Stored data entries:
Segment Open

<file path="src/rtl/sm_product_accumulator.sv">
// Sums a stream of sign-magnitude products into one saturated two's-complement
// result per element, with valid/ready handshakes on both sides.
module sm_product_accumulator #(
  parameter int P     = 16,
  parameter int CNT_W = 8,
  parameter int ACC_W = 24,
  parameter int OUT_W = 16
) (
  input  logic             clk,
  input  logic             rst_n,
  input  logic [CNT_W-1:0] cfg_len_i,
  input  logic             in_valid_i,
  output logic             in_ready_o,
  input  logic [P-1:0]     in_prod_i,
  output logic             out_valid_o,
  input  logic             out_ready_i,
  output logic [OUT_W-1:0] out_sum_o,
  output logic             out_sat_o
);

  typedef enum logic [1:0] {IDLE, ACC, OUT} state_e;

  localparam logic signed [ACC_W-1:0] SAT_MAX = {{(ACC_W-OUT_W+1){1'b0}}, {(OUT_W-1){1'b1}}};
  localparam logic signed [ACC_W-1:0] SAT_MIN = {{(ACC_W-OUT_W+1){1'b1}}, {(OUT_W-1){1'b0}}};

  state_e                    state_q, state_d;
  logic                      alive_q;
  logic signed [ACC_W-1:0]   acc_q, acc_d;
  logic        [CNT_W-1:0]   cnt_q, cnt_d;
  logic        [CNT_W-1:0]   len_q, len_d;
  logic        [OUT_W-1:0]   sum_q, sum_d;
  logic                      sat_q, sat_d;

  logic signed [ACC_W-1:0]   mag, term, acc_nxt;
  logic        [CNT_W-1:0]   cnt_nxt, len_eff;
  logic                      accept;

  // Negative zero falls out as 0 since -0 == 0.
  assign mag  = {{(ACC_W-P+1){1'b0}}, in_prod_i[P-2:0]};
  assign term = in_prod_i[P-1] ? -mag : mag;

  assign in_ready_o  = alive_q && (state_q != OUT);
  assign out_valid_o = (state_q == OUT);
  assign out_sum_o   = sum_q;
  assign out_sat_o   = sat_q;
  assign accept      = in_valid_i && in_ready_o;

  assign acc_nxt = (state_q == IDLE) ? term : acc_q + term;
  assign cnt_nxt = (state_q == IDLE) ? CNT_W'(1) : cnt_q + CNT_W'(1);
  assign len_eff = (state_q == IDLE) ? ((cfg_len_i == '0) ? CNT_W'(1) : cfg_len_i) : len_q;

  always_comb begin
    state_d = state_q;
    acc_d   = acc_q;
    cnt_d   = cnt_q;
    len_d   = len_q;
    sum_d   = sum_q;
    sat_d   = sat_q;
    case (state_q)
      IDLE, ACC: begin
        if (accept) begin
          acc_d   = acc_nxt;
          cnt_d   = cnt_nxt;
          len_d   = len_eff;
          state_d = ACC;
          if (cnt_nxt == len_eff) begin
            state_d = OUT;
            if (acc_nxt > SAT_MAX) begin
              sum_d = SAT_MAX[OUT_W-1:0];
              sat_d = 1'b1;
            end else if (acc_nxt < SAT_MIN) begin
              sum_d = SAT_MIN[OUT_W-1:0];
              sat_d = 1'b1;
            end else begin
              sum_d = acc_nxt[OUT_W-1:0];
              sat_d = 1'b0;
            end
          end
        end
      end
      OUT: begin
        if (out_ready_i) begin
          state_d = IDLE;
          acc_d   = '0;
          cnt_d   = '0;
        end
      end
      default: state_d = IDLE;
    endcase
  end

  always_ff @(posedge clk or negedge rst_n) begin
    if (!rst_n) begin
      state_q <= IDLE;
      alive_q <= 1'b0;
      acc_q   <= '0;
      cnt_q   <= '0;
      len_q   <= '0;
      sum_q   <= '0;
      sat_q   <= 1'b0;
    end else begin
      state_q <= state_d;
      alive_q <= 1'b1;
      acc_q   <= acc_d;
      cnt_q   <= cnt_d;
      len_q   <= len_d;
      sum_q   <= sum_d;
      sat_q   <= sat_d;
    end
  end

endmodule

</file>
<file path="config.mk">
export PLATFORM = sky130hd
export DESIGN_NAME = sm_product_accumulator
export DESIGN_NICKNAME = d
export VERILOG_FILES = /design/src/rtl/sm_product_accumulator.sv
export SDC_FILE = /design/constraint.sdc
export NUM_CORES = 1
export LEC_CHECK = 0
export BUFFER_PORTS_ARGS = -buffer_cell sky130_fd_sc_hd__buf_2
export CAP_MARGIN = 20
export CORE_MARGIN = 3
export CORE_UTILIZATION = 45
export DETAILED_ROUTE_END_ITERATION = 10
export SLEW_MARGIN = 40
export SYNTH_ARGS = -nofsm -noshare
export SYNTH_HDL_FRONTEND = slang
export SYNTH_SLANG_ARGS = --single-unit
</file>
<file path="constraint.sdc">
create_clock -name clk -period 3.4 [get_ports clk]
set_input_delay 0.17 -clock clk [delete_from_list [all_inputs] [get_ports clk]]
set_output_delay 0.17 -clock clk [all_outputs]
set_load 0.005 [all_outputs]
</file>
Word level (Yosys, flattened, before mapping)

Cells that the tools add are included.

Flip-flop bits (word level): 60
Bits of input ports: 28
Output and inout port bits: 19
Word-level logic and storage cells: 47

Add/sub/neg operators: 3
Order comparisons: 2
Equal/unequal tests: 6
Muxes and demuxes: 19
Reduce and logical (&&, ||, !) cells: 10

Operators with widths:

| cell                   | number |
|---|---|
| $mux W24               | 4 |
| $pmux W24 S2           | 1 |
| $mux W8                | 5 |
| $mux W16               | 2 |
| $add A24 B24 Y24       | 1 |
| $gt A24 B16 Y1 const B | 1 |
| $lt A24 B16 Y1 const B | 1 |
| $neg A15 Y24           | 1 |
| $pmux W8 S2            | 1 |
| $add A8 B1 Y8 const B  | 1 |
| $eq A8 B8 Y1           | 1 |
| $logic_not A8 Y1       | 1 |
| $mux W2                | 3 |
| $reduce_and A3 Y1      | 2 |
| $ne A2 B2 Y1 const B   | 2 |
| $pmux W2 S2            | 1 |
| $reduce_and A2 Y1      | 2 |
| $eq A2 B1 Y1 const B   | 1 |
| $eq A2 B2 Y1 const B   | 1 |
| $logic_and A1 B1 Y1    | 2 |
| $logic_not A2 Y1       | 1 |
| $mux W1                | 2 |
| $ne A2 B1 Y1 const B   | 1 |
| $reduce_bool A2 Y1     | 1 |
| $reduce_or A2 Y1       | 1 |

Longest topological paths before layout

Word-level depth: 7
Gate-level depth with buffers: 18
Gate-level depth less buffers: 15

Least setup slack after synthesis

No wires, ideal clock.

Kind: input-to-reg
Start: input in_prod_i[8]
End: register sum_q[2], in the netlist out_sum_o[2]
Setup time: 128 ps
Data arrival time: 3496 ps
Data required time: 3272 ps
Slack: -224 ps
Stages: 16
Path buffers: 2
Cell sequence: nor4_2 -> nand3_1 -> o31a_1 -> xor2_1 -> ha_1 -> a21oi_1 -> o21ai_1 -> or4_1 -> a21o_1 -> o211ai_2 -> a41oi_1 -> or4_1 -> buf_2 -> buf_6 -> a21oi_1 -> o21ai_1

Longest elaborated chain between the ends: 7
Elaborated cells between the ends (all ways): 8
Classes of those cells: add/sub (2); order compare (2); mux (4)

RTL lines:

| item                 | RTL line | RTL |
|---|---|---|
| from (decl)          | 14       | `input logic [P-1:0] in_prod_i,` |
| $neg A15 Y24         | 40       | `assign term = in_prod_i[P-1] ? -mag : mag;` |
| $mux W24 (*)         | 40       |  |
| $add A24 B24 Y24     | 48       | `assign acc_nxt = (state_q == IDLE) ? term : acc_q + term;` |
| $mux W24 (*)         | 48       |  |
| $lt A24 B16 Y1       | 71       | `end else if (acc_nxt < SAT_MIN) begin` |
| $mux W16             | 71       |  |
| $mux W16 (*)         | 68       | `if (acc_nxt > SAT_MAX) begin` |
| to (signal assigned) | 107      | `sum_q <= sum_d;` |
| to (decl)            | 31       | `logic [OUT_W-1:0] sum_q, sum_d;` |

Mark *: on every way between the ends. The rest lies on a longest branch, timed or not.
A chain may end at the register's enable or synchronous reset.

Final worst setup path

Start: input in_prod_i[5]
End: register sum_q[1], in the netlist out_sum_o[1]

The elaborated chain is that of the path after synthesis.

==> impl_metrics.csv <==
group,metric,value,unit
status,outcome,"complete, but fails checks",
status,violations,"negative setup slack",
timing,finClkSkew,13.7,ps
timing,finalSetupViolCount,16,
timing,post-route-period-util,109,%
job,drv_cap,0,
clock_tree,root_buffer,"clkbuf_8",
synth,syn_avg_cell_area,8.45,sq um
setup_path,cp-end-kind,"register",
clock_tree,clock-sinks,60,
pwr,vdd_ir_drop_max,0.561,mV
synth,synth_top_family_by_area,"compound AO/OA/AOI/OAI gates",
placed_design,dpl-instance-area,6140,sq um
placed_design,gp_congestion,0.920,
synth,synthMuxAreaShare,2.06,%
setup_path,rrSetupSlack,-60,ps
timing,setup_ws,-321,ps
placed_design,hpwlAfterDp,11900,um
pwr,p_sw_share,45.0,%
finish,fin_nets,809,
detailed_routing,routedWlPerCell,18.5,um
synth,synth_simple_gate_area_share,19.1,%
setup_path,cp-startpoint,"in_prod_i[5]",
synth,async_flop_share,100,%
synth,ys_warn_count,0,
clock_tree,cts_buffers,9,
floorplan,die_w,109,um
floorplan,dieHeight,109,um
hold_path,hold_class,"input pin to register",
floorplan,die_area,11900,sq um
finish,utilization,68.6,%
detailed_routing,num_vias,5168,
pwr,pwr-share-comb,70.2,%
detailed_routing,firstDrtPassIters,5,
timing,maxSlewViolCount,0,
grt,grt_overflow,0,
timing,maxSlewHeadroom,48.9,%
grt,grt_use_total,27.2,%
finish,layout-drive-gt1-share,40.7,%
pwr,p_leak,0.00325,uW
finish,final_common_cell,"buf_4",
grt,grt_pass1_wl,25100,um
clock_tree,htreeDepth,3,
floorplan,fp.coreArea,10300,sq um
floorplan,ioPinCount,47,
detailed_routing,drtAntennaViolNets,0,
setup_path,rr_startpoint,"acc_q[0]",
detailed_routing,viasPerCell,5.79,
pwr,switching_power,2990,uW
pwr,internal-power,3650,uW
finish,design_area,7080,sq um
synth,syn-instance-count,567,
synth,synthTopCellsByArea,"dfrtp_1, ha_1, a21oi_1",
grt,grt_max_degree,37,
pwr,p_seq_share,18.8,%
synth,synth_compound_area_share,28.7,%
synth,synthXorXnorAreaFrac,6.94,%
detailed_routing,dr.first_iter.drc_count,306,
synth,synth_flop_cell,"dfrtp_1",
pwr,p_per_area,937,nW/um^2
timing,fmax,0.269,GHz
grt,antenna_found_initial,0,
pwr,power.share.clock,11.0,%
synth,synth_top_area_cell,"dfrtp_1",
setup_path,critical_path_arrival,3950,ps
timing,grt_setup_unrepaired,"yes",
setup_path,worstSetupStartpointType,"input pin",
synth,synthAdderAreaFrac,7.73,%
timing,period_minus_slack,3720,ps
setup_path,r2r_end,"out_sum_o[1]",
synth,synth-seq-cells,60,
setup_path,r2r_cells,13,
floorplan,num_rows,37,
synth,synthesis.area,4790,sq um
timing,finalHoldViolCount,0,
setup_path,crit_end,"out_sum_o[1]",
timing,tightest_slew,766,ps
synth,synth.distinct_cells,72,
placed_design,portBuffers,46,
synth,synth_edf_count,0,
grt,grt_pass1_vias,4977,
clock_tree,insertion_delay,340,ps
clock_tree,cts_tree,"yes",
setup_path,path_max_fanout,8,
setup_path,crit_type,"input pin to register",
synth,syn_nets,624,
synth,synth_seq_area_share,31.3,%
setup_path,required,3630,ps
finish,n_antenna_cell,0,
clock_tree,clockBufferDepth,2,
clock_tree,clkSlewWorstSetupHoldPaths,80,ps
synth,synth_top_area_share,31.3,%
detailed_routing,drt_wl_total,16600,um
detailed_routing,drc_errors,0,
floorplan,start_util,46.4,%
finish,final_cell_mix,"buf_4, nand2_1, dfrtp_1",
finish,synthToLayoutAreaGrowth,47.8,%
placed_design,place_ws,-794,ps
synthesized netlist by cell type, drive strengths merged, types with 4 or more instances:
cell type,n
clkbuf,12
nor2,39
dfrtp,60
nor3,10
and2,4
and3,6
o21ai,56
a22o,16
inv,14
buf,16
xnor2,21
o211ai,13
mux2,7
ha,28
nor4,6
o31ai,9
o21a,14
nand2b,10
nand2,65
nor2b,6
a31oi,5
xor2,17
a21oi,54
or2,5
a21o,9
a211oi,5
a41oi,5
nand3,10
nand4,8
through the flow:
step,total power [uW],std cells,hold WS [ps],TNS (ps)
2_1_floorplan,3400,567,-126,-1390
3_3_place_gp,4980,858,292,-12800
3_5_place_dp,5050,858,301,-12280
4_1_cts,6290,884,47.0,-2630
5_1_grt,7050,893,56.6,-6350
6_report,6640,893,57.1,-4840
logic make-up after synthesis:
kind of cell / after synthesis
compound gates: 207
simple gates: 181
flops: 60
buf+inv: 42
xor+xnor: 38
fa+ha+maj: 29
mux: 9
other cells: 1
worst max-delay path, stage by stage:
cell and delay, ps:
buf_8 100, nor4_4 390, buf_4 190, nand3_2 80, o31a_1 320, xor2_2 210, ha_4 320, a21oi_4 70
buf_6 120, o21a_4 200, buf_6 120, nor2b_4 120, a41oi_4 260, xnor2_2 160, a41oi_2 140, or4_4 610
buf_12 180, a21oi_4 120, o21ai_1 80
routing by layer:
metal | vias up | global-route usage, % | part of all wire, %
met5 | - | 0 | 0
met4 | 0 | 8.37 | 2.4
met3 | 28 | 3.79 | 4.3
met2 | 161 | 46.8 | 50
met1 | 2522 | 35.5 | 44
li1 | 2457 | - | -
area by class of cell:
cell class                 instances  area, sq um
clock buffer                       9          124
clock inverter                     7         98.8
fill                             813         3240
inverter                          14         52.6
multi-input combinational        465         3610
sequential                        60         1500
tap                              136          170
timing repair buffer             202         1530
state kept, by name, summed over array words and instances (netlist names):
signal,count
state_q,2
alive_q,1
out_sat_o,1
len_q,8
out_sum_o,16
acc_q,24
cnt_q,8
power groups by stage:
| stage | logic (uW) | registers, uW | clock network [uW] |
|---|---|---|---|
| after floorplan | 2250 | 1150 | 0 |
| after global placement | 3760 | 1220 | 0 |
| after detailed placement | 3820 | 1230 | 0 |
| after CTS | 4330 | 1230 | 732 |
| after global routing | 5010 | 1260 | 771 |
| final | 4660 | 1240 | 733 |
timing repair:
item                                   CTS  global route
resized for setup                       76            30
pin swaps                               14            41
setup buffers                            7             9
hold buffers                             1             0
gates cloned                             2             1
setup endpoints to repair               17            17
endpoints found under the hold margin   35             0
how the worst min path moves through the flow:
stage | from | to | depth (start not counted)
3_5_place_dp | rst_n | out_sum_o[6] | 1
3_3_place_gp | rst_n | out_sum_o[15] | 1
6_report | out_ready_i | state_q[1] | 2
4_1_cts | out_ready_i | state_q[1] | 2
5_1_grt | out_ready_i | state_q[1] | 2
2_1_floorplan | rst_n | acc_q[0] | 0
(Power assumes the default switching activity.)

Segment Closed

Work instructions:
Give back the entries above exactly as they are, from their first line through the line that contains "parameter int CNT_W", both included, with nothing else.

Exercise output:
<file path="src/rtl/sm_product_accumulator.sv">
// Sums a stream of sign-magnitude products into one saturated two's-complement
// result per element, with valid/ready handshakes on both sides.
module sm_product_accumulator #(
  parameter int P     = 16,
  parameter int CNT_W = 8,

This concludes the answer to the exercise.